--- TASK TO COMPLETE ---
Where does the word "gates" show up in the data? Please find each such line and copy it.

--- EXERCISE MATERIAL ---
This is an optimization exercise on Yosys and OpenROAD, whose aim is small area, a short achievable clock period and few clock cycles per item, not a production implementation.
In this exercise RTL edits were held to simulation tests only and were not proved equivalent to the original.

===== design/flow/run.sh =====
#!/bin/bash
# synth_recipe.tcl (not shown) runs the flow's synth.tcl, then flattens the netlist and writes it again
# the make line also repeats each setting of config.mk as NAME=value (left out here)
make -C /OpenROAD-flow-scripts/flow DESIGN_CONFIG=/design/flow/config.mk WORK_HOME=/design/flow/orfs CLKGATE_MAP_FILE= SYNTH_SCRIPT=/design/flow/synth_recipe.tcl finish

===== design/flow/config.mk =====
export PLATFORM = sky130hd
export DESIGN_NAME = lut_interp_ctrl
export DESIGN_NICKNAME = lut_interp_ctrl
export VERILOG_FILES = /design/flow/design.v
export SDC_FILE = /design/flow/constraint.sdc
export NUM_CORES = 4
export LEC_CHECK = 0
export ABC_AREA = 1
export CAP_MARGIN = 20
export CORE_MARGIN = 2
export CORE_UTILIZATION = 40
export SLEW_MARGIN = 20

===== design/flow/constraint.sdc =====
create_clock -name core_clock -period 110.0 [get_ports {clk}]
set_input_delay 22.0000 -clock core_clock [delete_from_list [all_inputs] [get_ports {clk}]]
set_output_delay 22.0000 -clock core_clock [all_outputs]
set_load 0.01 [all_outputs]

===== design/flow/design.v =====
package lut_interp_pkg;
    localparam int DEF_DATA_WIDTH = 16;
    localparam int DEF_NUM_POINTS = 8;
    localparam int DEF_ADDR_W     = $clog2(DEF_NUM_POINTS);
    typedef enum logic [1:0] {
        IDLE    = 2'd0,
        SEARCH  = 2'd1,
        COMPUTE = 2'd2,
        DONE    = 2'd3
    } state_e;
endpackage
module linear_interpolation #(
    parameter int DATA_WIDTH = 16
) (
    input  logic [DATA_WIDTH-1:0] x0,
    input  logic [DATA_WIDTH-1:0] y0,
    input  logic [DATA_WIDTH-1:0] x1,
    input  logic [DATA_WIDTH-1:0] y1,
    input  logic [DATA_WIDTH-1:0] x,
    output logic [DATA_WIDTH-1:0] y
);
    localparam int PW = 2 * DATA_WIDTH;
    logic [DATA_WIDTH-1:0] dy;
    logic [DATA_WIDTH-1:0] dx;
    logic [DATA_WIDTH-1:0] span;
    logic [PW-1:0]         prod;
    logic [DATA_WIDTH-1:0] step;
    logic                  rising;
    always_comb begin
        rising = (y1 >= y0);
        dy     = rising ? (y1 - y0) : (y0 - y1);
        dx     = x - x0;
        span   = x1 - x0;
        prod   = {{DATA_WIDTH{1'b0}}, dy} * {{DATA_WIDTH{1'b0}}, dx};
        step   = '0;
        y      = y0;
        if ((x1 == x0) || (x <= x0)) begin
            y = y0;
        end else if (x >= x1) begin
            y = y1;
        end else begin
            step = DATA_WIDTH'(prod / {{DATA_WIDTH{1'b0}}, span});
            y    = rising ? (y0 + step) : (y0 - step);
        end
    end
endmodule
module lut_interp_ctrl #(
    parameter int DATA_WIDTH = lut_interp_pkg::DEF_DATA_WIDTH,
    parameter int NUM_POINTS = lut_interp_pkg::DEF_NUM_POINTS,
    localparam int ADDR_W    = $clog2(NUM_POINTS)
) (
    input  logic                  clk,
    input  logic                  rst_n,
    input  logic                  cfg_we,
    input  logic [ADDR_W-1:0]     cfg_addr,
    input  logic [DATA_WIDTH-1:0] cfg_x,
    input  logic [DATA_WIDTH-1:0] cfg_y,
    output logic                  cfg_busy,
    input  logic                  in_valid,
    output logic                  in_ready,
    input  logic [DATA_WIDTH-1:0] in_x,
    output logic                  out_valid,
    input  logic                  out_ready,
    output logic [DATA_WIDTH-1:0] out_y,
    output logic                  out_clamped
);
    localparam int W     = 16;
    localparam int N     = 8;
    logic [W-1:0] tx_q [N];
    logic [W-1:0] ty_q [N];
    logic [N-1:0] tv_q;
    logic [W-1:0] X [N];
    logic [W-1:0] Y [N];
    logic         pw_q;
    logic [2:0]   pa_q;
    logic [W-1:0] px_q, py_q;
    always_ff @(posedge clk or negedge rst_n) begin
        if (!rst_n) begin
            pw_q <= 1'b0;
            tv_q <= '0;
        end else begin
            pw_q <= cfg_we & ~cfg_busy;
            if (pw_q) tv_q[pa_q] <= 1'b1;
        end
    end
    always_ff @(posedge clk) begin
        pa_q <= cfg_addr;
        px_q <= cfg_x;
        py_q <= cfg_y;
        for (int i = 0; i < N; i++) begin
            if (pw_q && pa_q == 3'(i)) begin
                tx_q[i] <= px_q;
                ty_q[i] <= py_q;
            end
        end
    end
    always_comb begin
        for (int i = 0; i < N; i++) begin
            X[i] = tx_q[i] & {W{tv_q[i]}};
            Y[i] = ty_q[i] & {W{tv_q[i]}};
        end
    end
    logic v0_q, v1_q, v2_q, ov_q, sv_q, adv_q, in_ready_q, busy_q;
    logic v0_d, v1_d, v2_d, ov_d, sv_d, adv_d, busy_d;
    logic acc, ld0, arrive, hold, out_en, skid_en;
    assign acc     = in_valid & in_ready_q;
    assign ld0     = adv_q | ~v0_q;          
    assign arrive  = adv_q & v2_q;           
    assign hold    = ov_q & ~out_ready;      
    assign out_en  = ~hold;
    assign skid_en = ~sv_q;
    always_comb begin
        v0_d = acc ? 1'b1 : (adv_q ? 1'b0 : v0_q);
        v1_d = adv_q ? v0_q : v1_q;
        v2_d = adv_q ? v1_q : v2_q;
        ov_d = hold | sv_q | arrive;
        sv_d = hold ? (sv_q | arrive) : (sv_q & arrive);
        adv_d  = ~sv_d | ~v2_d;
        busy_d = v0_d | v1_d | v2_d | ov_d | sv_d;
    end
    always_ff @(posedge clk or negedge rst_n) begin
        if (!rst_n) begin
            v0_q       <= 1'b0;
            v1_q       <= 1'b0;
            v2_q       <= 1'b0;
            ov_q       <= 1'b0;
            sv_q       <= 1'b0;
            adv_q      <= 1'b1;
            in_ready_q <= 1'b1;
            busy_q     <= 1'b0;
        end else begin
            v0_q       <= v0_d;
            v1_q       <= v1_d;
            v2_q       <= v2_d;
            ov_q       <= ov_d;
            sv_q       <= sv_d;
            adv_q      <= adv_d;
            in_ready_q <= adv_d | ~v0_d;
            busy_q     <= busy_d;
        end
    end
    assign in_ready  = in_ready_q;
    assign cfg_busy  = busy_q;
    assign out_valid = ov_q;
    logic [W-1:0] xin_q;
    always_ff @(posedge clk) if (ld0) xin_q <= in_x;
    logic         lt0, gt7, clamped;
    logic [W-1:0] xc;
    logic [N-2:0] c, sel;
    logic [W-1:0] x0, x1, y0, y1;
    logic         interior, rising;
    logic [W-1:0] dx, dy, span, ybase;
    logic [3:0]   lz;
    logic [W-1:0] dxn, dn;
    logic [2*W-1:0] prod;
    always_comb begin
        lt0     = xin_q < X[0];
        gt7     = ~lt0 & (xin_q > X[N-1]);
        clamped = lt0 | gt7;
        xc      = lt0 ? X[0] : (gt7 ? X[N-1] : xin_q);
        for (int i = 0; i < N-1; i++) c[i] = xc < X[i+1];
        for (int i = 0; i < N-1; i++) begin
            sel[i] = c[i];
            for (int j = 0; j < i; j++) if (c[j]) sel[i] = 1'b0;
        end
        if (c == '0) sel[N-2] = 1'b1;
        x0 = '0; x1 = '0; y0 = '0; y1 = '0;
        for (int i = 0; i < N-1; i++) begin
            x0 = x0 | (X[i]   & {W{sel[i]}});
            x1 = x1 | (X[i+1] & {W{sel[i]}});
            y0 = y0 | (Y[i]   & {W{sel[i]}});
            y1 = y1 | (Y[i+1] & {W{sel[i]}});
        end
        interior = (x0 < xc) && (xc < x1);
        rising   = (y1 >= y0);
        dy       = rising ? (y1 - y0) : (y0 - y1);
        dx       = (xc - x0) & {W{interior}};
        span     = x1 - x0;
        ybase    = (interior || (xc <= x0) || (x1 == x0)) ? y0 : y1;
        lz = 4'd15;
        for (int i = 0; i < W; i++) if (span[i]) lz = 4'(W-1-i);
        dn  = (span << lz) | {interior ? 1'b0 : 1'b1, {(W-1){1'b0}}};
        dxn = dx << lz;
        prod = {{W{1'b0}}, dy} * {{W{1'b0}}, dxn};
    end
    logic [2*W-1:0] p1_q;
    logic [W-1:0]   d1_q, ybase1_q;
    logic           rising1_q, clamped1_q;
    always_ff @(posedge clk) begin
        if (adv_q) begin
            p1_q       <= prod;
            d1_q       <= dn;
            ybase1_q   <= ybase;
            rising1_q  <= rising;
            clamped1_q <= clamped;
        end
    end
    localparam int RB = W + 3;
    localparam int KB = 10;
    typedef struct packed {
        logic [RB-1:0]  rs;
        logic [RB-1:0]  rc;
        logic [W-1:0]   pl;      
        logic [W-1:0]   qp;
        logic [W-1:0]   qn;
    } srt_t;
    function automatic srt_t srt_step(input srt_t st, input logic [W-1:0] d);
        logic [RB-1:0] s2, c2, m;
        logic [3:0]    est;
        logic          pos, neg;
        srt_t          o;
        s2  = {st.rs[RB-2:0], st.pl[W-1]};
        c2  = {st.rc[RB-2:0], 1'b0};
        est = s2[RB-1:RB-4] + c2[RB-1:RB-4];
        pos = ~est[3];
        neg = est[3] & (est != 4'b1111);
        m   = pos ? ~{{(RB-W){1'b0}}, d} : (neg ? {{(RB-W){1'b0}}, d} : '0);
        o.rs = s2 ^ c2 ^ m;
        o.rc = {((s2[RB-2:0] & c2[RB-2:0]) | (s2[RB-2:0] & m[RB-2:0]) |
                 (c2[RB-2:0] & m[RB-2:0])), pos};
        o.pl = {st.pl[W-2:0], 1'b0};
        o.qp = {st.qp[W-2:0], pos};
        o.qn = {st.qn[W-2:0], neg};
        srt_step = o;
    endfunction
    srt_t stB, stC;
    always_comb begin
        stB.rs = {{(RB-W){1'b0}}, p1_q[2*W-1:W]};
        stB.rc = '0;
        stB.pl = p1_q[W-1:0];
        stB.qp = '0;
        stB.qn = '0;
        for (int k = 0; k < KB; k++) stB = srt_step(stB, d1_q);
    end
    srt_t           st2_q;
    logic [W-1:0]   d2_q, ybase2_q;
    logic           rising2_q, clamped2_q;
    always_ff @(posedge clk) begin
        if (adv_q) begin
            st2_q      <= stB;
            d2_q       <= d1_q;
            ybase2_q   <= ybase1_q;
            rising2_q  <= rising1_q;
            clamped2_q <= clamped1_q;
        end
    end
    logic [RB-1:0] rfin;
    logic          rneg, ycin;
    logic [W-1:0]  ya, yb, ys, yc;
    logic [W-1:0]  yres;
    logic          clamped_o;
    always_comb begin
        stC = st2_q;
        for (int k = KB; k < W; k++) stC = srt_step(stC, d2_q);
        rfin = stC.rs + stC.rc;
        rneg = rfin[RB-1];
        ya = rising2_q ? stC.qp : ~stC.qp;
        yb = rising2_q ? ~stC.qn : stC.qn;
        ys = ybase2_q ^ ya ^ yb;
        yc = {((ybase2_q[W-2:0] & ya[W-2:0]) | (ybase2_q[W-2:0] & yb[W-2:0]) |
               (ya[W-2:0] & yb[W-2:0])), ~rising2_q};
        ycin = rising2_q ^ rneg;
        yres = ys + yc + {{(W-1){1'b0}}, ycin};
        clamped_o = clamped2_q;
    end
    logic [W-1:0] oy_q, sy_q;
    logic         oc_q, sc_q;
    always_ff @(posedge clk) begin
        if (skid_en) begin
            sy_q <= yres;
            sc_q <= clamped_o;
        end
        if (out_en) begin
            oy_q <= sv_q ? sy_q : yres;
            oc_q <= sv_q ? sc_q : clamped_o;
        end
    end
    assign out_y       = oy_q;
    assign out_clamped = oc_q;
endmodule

---

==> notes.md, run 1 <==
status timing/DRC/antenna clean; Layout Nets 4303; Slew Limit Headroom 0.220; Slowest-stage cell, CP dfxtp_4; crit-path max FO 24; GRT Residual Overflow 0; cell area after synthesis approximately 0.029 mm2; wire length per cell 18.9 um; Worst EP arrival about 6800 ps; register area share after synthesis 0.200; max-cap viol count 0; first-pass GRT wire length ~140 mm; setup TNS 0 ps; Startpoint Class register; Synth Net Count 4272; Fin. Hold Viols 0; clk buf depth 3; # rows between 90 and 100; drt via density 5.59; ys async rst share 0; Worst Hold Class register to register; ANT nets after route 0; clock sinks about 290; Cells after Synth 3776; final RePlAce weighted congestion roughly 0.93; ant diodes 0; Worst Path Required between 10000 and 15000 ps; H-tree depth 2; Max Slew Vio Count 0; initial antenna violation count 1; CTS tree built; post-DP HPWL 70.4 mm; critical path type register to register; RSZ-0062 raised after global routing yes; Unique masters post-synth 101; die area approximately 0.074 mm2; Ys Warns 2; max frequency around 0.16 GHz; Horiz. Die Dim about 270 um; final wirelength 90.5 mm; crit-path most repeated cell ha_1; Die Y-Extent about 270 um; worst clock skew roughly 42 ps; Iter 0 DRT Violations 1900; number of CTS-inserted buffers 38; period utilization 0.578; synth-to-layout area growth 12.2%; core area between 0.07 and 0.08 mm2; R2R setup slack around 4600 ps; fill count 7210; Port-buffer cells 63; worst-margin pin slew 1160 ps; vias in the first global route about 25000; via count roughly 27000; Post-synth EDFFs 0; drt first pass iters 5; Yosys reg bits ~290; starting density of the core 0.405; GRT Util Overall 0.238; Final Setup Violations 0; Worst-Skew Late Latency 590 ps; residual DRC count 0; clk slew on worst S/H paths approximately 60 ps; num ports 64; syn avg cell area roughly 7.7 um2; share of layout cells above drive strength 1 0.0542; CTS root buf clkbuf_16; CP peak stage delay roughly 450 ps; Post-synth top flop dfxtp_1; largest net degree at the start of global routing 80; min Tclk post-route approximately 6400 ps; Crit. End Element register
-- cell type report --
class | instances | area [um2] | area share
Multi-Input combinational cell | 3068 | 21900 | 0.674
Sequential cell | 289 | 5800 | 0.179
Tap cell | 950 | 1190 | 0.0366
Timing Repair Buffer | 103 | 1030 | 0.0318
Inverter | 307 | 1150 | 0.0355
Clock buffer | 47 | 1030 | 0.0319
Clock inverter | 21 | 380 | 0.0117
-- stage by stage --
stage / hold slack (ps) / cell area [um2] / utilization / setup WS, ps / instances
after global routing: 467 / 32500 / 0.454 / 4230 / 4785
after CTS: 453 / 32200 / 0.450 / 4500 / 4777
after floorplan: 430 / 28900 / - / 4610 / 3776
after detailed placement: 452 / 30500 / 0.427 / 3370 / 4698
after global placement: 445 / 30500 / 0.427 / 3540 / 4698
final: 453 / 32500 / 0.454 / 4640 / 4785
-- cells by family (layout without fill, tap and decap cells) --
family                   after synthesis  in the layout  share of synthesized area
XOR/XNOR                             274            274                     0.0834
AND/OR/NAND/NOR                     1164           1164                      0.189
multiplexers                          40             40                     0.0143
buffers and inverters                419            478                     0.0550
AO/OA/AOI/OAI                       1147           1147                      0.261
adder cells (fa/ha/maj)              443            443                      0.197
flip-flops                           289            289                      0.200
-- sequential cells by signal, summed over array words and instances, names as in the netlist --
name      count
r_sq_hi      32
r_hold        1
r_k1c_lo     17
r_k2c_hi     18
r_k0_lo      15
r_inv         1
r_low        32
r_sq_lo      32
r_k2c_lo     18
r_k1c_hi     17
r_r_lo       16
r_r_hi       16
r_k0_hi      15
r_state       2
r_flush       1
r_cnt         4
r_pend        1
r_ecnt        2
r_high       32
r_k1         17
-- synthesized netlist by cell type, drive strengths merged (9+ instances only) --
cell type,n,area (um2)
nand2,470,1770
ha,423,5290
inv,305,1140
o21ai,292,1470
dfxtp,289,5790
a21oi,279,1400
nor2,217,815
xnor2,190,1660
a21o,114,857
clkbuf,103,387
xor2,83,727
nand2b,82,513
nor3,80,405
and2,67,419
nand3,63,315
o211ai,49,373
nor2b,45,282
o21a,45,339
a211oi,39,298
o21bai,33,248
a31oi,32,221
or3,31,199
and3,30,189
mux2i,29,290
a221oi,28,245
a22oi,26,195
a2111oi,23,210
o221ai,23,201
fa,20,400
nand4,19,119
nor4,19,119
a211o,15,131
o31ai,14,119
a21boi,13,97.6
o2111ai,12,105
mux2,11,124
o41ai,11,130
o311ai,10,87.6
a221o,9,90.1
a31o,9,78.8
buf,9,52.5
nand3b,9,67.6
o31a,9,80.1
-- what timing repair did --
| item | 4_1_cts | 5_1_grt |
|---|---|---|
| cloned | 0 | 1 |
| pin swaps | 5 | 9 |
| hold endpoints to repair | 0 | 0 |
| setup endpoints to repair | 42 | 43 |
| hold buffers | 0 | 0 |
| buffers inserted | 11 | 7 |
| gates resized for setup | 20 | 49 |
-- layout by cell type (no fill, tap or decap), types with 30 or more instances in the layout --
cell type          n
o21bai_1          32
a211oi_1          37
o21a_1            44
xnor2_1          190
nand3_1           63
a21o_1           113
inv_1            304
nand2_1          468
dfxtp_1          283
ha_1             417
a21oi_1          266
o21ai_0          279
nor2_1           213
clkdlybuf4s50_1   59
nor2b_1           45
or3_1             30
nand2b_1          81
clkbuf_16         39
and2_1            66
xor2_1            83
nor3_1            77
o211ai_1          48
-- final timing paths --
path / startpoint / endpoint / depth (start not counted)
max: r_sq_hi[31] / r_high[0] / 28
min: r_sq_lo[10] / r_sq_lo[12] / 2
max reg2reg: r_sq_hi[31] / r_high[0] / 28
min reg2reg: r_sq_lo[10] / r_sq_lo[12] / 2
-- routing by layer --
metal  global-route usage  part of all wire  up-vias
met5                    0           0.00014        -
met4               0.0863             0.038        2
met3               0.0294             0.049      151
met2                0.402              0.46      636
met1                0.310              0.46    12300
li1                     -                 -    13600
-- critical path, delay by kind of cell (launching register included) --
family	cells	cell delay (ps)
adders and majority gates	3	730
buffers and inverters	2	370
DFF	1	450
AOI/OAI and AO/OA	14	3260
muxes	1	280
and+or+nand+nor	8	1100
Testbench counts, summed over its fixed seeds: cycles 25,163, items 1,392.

--- TASK RESULT ---
| gates resized for setup | 20 | 49 |
adders and majority gates	3	730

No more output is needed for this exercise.